*DATA FOR THE TASK*.
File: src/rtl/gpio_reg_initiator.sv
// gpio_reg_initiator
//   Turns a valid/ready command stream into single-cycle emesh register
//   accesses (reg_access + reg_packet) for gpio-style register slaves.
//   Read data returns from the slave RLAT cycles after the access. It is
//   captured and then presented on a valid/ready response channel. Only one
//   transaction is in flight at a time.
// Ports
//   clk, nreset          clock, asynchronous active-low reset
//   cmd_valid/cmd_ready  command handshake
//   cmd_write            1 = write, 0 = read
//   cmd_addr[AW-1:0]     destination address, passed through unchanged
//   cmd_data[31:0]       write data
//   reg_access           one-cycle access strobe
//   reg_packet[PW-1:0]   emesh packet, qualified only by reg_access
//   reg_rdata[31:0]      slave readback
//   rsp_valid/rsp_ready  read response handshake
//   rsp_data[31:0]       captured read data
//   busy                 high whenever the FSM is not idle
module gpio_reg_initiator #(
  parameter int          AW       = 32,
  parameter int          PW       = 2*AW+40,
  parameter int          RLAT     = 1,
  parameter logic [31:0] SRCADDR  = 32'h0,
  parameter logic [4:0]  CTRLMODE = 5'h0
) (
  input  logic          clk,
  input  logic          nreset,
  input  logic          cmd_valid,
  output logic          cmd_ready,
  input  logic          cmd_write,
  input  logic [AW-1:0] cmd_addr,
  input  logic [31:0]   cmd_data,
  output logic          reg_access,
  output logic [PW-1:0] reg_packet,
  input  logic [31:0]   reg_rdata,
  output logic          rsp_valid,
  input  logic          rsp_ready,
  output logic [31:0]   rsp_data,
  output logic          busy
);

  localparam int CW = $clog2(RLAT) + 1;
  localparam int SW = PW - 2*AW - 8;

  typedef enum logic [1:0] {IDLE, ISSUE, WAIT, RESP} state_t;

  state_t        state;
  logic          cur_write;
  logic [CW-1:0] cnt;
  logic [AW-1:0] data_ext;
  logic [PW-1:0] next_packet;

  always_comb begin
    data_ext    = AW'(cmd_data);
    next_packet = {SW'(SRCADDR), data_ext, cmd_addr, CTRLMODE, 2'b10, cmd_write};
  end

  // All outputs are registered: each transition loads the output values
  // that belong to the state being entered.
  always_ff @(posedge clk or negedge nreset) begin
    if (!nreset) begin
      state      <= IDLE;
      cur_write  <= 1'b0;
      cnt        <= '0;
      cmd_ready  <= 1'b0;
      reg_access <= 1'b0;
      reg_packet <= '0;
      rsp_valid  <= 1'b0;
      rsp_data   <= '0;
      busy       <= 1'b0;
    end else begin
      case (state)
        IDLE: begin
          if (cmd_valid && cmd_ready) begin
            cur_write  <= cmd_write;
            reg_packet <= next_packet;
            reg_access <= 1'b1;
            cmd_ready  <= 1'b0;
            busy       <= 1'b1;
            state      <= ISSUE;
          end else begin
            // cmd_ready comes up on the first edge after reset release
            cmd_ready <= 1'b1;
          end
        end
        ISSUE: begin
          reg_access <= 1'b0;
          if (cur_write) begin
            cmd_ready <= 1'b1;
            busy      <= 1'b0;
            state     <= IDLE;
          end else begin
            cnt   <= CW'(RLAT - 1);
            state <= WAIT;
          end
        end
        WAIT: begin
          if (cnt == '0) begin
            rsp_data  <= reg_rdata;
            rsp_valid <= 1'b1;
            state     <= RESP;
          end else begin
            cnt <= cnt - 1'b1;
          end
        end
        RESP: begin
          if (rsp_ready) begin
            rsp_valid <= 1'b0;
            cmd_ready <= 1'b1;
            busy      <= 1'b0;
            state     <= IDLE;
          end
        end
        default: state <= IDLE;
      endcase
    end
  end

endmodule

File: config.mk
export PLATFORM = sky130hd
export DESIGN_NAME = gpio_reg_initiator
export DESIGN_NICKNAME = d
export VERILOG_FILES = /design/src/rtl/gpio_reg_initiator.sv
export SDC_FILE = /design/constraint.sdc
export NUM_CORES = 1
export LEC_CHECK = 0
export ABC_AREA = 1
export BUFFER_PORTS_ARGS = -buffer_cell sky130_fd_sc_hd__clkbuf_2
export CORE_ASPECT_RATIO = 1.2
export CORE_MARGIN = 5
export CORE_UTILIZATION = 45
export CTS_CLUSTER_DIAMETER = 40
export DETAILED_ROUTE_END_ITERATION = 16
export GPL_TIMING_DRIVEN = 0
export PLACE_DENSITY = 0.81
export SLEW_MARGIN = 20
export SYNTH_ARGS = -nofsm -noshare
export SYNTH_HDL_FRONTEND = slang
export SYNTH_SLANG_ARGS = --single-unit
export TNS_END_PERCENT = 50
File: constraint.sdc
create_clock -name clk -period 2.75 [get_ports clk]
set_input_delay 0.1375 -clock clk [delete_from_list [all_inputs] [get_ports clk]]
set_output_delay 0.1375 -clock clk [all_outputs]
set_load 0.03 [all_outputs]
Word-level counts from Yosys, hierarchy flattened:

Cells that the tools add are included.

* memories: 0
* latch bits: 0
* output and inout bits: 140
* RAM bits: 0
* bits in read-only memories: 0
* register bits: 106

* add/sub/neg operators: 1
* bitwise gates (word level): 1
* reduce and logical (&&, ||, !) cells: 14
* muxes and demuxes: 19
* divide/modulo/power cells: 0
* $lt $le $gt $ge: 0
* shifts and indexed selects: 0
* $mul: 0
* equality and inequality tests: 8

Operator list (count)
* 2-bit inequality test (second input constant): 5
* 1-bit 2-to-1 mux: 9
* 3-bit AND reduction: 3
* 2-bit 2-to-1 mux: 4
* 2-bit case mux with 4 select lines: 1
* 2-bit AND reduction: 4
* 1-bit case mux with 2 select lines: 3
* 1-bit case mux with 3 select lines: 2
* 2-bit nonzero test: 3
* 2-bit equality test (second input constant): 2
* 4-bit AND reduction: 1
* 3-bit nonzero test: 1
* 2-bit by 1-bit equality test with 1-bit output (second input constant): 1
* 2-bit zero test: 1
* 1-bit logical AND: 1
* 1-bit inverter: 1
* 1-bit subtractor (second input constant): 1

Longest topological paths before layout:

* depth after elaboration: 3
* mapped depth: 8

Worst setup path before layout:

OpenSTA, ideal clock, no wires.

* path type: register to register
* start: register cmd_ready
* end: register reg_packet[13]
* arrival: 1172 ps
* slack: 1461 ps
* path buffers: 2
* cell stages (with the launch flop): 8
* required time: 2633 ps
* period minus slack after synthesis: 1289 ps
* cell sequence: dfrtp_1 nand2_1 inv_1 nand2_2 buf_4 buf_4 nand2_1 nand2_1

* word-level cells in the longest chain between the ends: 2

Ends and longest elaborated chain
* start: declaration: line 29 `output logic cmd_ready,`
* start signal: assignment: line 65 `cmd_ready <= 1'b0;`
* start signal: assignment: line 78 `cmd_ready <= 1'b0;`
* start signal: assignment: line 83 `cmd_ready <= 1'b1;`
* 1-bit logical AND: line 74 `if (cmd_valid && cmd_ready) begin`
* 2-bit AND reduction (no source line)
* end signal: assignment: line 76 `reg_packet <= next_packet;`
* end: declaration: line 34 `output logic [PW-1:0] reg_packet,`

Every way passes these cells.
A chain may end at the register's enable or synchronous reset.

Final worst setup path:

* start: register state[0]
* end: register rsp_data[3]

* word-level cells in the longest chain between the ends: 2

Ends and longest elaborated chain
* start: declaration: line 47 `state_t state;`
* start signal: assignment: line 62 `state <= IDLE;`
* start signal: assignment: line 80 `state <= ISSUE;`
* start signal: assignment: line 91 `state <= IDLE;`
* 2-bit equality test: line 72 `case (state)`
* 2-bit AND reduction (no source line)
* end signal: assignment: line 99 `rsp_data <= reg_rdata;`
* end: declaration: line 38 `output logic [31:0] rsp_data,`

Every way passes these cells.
--
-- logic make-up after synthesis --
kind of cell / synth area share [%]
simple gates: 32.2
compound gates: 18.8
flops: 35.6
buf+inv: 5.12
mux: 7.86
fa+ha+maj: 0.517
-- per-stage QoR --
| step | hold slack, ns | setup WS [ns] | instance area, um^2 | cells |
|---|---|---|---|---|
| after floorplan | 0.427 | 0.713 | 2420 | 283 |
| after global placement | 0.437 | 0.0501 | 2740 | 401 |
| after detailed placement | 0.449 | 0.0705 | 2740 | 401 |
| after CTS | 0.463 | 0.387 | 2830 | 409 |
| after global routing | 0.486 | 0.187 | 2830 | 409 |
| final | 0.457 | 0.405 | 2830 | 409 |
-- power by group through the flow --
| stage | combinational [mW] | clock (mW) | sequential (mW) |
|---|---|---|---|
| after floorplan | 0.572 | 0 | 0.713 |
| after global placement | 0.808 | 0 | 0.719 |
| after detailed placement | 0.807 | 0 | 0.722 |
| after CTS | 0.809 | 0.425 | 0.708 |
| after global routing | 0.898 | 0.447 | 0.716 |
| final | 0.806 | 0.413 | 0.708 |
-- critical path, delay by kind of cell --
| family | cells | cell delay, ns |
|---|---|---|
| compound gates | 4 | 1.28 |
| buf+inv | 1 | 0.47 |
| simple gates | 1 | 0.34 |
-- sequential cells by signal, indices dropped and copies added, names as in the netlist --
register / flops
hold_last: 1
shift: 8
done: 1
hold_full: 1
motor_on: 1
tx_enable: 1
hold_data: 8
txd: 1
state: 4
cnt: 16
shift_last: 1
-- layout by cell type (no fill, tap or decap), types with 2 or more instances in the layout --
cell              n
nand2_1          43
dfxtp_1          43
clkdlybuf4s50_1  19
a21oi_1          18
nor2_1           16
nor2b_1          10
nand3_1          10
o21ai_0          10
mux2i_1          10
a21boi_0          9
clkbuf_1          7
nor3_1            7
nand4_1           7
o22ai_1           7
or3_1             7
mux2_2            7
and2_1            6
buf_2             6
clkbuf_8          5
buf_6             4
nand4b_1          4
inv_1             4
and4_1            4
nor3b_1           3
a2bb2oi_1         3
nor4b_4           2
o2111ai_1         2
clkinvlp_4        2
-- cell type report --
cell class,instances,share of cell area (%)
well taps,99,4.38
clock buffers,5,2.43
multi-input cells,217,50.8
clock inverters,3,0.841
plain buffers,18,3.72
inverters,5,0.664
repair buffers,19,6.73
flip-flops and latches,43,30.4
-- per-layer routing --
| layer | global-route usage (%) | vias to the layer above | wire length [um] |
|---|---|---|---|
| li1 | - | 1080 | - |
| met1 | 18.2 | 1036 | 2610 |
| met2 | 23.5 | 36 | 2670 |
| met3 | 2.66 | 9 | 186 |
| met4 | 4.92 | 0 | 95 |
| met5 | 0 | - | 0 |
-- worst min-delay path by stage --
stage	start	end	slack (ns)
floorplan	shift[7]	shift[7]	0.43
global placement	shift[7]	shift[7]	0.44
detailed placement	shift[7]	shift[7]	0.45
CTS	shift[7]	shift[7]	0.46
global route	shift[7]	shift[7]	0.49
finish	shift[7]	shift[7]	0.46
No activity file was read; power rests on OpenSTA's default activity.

*TASK DIRECTIONS*. Give back exactly the lines of the listing above that run from the line with "-- logic make-up" to the line with "2420 | 283 |", inclusive.

*OUTPUT*.
-- logic make-up after synthesis --
kind of cell / synth area share [%]
simple gates: 32.2
compound gates: 18.8
flops: 35.6
buf+inv: 5.12
mux: 7.86
fa+ha+maj: 0.517
-- per-stage QoR --
| step | hold slack, ns | setup WS [ns] | instance area, um^2 | cells |
|---|---|---|---|---|
| after floorplan | 0.427 | 0.713 | 2420 | 283 |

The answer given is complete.